Q6. Given is an apparatus used to study a particular process in plants. Study the same and
answer the questions that follow:
(i) Name the apparatus.
(ii) Mention one limitation of this apparatus.
(iii) Which phenomenon is studied with the help of this apparatus?
(iv) What is the function of the part marked ‘reservoir’?
(v) What is the role of air bubble in the experiment?
(vi) What happens to the movement of the air bubble if the apparatus is kept:
(a) In the dark.
(b) In sunlight.
(c) In front of a fan.
A6.
(i) Potometer
(ii) Introduction of air bubble in the graduated capillary tube is not easy.
(iii) Transpiration.
(iv) When the air bubble in the horizontal tube of the photometer reaches the end of
the narrow tube, the stopcock of the reservoir is opened and water from it runs
down. This drives back the air bubble and the experiment is restarted without
disturbing the experiment.
(v) The rate of movement of the air bubble indicates the rate of transpiration.
(vi) To provide water to the potometer.
(a) Movement of the air bubble will be decreases or slowed.
(b) Movement of the air bubble will be faster.
(c) Movement of the air bubble will be faster.

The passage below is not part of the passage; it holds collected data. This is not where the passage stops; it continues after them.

This design comes from an exercise in tuning for small area on the open sky130 flow, not from production work.
Power figures rest on the tool's default switching activity, not on a simulated workload.

// video_box_overlay
module video_box_overlay #(
  parameter int N_BOX   = 8,
  parameter int W_PIX   = 24,
  parameter int W_COORD = 12,
  parameter int W_THK   = 4,
  localparam int W_IDX  = (N_BOX > 1) ? $clog2(N_BOX) : 1
) (
  input  logic               clk,
  input  logic               rstn,
  input  logic               vsync,
  input  logic               hsync,
  input  logic               de,
  input  logic [W_PIX-1:0]   data,
  input  logic               cfg_we,
  input  logic [W_IDX-1:0]   cfg_idx,
  input  logic               cfg_en,
  input  logic               cfg_blend,
  input  logic [W_COORD-1:0] cfg_x,
  input  logic [W_COORD-1:0] cfg_y,
  input  logic [W_COORD-1:0] cfg_w,
  input  logic [W_COORD-1:0] cfg_h,
  input  logic [W_THK-1:0]   cfg_thick,
  input  logic [W_PIX-1:0]   cfg_color,
  output logic               vsync_o,
  output logic               hsync_o,
  output logic               de_o,
  output logic [W_PIX-1:0]   data_o,
  output logic               cfg_commit
);
  localparam int N_LANE = W_PIX / 8;
  localparam int SPLIT  = 6;
  localparam logic [W_COORD-1:0] COORD_MAX = {W_COORD{1'b1}};
  function automatic logic [SPLIT:0] add_lo(input logic [SPLIT-1:0] a,
                                            input logic [SPLIT-1:0] b, input logic ci);
    logic c;
    c = ci;
    for (int k = 0; k < SPLIT; k++) begin
      add_lo[k] = a[k] ^ b[k] ^ c;
      c         = (a[k] & b[k]) | (a[k] & c) | (b[k] & c);
    end
    add_lo[SPLIT] = c;
  endfunction
  function automatic logic [W_COORD-SPLIT:0] add_hi(input logic [W_COORD-SPLIT-1:0] a,
                                                    input logic [W_COORD-SPLIT-1:0] b,
                                                    input logic ci);
    logic c;
    c = ci;
    for (int k = 0; k < W_COORD - SPLIT; k++) begin
      add_hi[k] = a[k] ^ b[k] ^ c;
      c         = (a[k] & b[k]) | (a[k] & c) | (b[k] & c);
    end
    add_hi[W_COORD-SPLIT] = c;
  endfunction
  function automatic logic ge_t(input logic [W_THK-1:0] a, input logic [W_THK-1:0] b);
    logic c;
  ...
export LEC_CHECK = 0
export CAP_MARGIN = 20
export CORE_MARGIN = 2
export CORE_UTILIZATION = 70
export CTS_BUF_LIST = sky130_fd_sc_hd__clkbuf_16
export CTS_CLUSTER_DIAMETER = 100
export CTS_CLUSTER_SIZE = 30
export GPL_TIMING_DRIVEN = 0
export SLEW_MARGIN = 20
export SYNTH_HIERARCHICAL = 0
create_clock -name core_clock -period 6.0 [get_ports {clk}]
standard.sh (not shown) runs the stock make flow with config.mk's settings and CLKGATE_MAP_FILE= SYNTH_SCRIPT=/design/flow/synth_recipe.tcl, a recipe that flattens the netlist after the stock synthesis.
==> flow/flow/run.sh <==
#!/bin/bash
# Standard layout with one netlist clean-up between synthesis and floorplan:
# flow/fixinv.py re-picks the polarity of the self-dual cells (full adders,
# majority gates) in the synthesized netlist so fewer inverters are needed.
# Registers and all other cells are untouched. Each step logs to its own file.
set -euo pipefail
# Port buffers: the smallest buffer cell (the repair steps resize it where a port needs more drive).
export BUFFER_PORTS_ARGS="-buffer_cell sky130_fd_sc_hd__buf_1"
R="$PWD/orfs/results/$FLOW_PLATFORM/video_box_overlay/base"
bash standard.sh "$R/1_2_yosys.v" > synth.log 2>&1
cp "$R/1_2_yosys.v" "$R/1_2_yosys.orig.v"
python3 flow/fixinv.py "$R/1_2_yosys.orig.v" "$R/1_2_yosys.v" > fixinv.log 2>&1
bash standard.sh > layout.log 2>&1
Other scripts of this flow, unchanged in this note and not shown: flow/flow/fixinv.py
The starting point finished but fails on negative setup slack.
Change:
--- a/flow/design.v
+++ b/flow/design.v
@@ -50,30 +50,30 @@
       c         = (a[k] & b[k]) | (a[k] & c) | (b[k] & c);
     end
     add_hi[W_COORD-SPLIT] = c;
   endfunction
   function automatic logic ge_t(input logic [W_THK-1:0] a, input logic [W_THK-1:0] b);
     logic c;
     c = 1'b1;
     for (int k = 0; k < W_THK; k++)
       c = (a[k] & ~b[k]) | (a[k] & c) | (~b[k] & c);
     ge_t = c;
   endfunction
   function automatic logic [3:0] axis_lo(
-    input logic [SPLIT-1:0] np, input logic ci, input logic [SPLIT-1:0] lo,
+    input logic [SPLIT-1:0] np, input logic [SPLIT-1:0] lo,
     input logic [SPLIT-1:0] sm, input logic [W_THK-1:0] t
   );
     logic [SPLIT:0] nd, g;
     logic [SPLIT-1:0] d;
-    nd = add_lo(lo, np, ci);
+    nd = add_lo(lo, np, 1'b0);
     g  = add_lo(sm, nd[SPLIT-1:0], 1'b1);
     d  = ~nd[SPLIT-1:0];
     axis_lo = {nd[SPLIT], g[SPLIT],
                (|d[SPLIT-1:W_THK]) | ge_t(d[W_THK-1:0], t),
                (|g[SPLIT-1:W_THK]) | ge_t(g[W_THK-1:0], t)};
   endfunction
   function automatic logic [1:0] axis_hi(
     input logic [W_COORD-SPLIT-1:0] np, input logic [W_COORD-SPLIT-1:0] lo,
     input logic [W_COORD-SPLIT-1:0] sm, input logic [3:0] part
   );
     logic [W_COORD-SPLIT:0] nd, g;
     nd = add_hi(lo, np, part[3]);
@@ -108,25 +108,25 @@
   logic [W_PIX-1:0]   pend_color_r [N_BOX];
   logic               act_en_r     [N_BOX];
   logic               act_blend_r  [N_BOX];
   logic [W_COORD-1:0] act_x_r      [N_BOX];
   logic [W_COORD-1:0] act_y_r      [N_BOX];
   logic [W_COORD-1:0] act_wm_r     [N_BOX];
   logic [W_COORD-1:0] act_hm_r     [N_BOX];
   logic [W_THK-1:0]   act_nthk_r  [N_BOX];
   logic [W_PIX-1:0]   act_color_r  [N_BOX];
   logic               v1_r, v2_r, v3_r;
   logic               s1_vs_r, s1_hs_r, s1_de_r;
   logic [W_PIX-1:0]   s1_data_r;
-  logic               s1_xsat_r;
+  logic [W_COORD-1:0] s1_x_r;
   logic               s2_vs_r, s2_hs_r, s2_de_r;
   logic [W_PIX-1:0]   s2_data_r;
   logic [3:0]         s2_part_r    [N_BOX];
   logic [W_COORD-SPLIT-1:0] s2_ph_r;
   logic [1:0]         yflag_r      [N_BOX];
   logic               s3_vs_r, s3_hs_r, s3_de_r, s3_hit_r, s3_blend_r;
   logic [W_PIX-1:0]   s3_data_r, s3_color_r;
   logic [W_COORD-1:0] p1_s;
   logic [3:0]         part_s       [N_BOX];
   logic [1:0]         ax_s         [N_BOX];
   logic [N_BOX-1:0]   hit_s, sel_s;
   logic               sel_hit_s, sel_blend_s;
@@ -188,28 +188,28 @@
       end
       if (vsync_rise_s) begin
         act_blend_r[i] <= pend_blend_r[i];
         act_x_r[i]     <= pend_x_r[i];
         act_y_r[i]     <= pend_y_r[i];
         act_wm_r[i]    <= pend_wm_r[i];
         act_hm_r[i]    <= pend_hm_r[i];
         act_nthk_r[i] <= pend_nthk_r[i];
         act_color_r[i] <= pend_color_r[i];
       end
     end
   end
-  assign p1_s = s1_de_r ? x_cnt_r : y_cnt_r;
+  assign p1_s = s1_de_r ? s1_x_r : y_cnt_r;
   always_comb begin
     for (int i = 0; i < N_BOX; i++)
-      part_s[i] = axis_lo(~p1_s[SPLIT-1:0], s1_de_r & ~s1_xsat_r,
+      part_s[i] = axis_lo(~p1_s[SPLIT-1:0],
                           s1_de_r ? act_x_r[i][SPLIT-1:0] : act_y_r[i][SPLIT-1:0],
                           s1_de_r ? act_wm_r[i][SPLIT-1:0] : act_hm_r[i][SPLIT-1:0],
                           ~act_nthk_r[i]);
   end
   always_comb begin
     logic any;
     for (int i = 0; i < N_BOX; i++) begin
       ax_s[i] = axis_hi(~s2_ph_r,
                         s2_de_r ? act_x_r[i][W_COORD-1:SPLIT] : act_y_r[i][W_COORD-1:SPLIT],
                         s2_de_r ? act_wm_r[i][W_COORD-1:SPLIT] : act_hm_r[i][W_COORD-1:SPLIT],
                         s2_part_r[i]);
       hit_s[i] = act_en_r[i] & ax_s[i][1] & yflag_r[i][1] &
@@ -253,25 +253,25 @@
       v3_r    <= v2_r;
       vsync_o <= v3_r & s3_vs_r;
       hsync_o <= v3_r & s3_hs_r;
       de_o    <= v3_r & s3_de_r;
       data_o  <= v3_r ? mix_s : {W_PIX{1'b0}};
     end
   end
   always_ff @(posedge clk) begin
     s1_vs_r    <= vsync;
     s1_hs_r    <= hsync;
     s1_de_r    <= de;
     s1_data_r  <= data;
-    s1_xsat_r  <= &x_cnt_r;
+    s1_x_r     <= x_cnt_r;
     s2_vs_r    <= s1_vs_r;
     s2_hs_r    <= s1_hs_r;
     s2_de_r    <= s1_de_r;
     s2_data_r  <= s1_data_r;
     for (int i = 0; i < N_BOX; i++)
       s2_part_r[i] <= part_s[i];
     s2_ph_r    <= p1_s[W_COORD-1:SPLIT];
     for (int i = 0; i < N_BOX; i++)
       if (!s2_de_r)
         yflag_r[i] <= ax_s[i];
     s3_vs_r    <= s2_vs_r;
     s3_hs_r    <= s2_hs_r;
What happened: The new run produced a layout that fails on negative setup slack. Synthesized cell count grows by 4.0%. Power is higher by 1.1%. Routed wire length rises by 4.2%. Critical path depth drops by 1. Worst hold slack gains 5.5 ps. Via count came out higher by 4.0%. Sequential cell count came out higher by 11. Area after synthesis grows by 1.6%. Cell count rose by 2.2%. Cell area climbs by 1.1%. Combinational power is about the same. Sequential power barely changes. Global-route usage goes up by 0.78 points.
No run of this note included a check of the RTL's function; only the layout flow was run.

-- re-timing with driven ports --
No port has a modelled driver above. Below, the same layouts with a new extraction and two added sets of constraints. Step 1 sets driving cells, clkbuf_16 on the clock port and buf_2 on the other inputs (assumed; they add their load-dependent delay and slew). Step 2 adds t to the input delays and takes it off the output delays; t is the mean of the earliest and latest rising clock arrival at the registers after step 1. Input paths then give back, and output paths get back, about the clock's delay inside the block. Slacks: no drivers / after step 1 / after step 2; pairs: no drivers / after step 1.
| run | shift t [ns] | slack for setup (ns) | worst data-port slew with drivers (ns) | cell pins on the clock port's net |
|---|---|---|---|---|
| the first run | 0.725 | -0.429 / -0.429 / -0.429 | 0.08 | 1 |
| the second run | 0.722 | -0.016 / -0.016 / -0.016 | 0.11 | 1 |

Q7. Given below is the diagram of an experimental set-up to study the process of transpiration
in plants. Study the same and the answer the questions that follow:
(i) What is the colour of dry cobalt chloride paper?
(ii) Is the experimental leaf a monocot or a dicot? Give a reason to support your answer.
(iii) Why are glass slides placed over the dry cobalt chloride papers?
(iv) After about half an hour what change, if any would you expect to find in the cobalt
chloride paper placed on the dorsal and ventral sides of the leaf? Give reason to
support your answer.
(v) Define transpiration.
A7.
(i) Blue
(ii) Dicot. It has reticulate venation.
(iii) In order to prevent atmospheric moisture from coming in contact with cobalt
chloride paper.
(iv) Cobalt chloride paper on dorsal side remains blue as less no. of stomata are present
on the dorsal surface.
Cobalt chloride paper on the ventral side changes to pink as more stomata are
present on the ventral surface of the leaf.
(v) The process by which loss of water takes place in the form of vapour from the aerial
parts of the plant.
Q8. The apparatus shown is Garreau’s potometer designed to demonstrate unequal
transpiration from the two surfaces of a dorsiventral leaf. Before keeping the leaf in between
the cups, anhydrous calcium chloride(CaCl2) contained in two small vials were weighed and
placed in both the cups. The ends of the cups were closed with corks through which two
manometers were connected. After a few hours CaCl2 vials were taken out and weighed again.
(i) What is the purpose of keeping CaCl2 vials inside the cup?
(ii) After a few hours, CaCl2 vials were taken out and weighedagain. Will you expect any
difference in weight? If so, give reasons.
(iii) What was the purpose of using a manometer?
(iv) What do you mean by transpiration?
A8.
(i) To absorb the moisture formed by transpiration.
(ii) Yes, the weight of CaCl2 vials kept on the lower side will be more because
transpiration will be more on the lower surface and the moisture absorbed.
(iii) To check the outside and inside pressures.
(iv) The loss of water in the form of water vapour from the aerial parts of a plant.
ACTIVITIES:
1. LEARN ALL THE TOPICS –DEFINITIONS, STRUCTURE, FUNCTIONS AND LOCATION.
2. Differentiate :
(i) Stomata and lenticels
(ii) Transpiration and guttation
(iii) Lenticular transpiration and stomatal transpiration.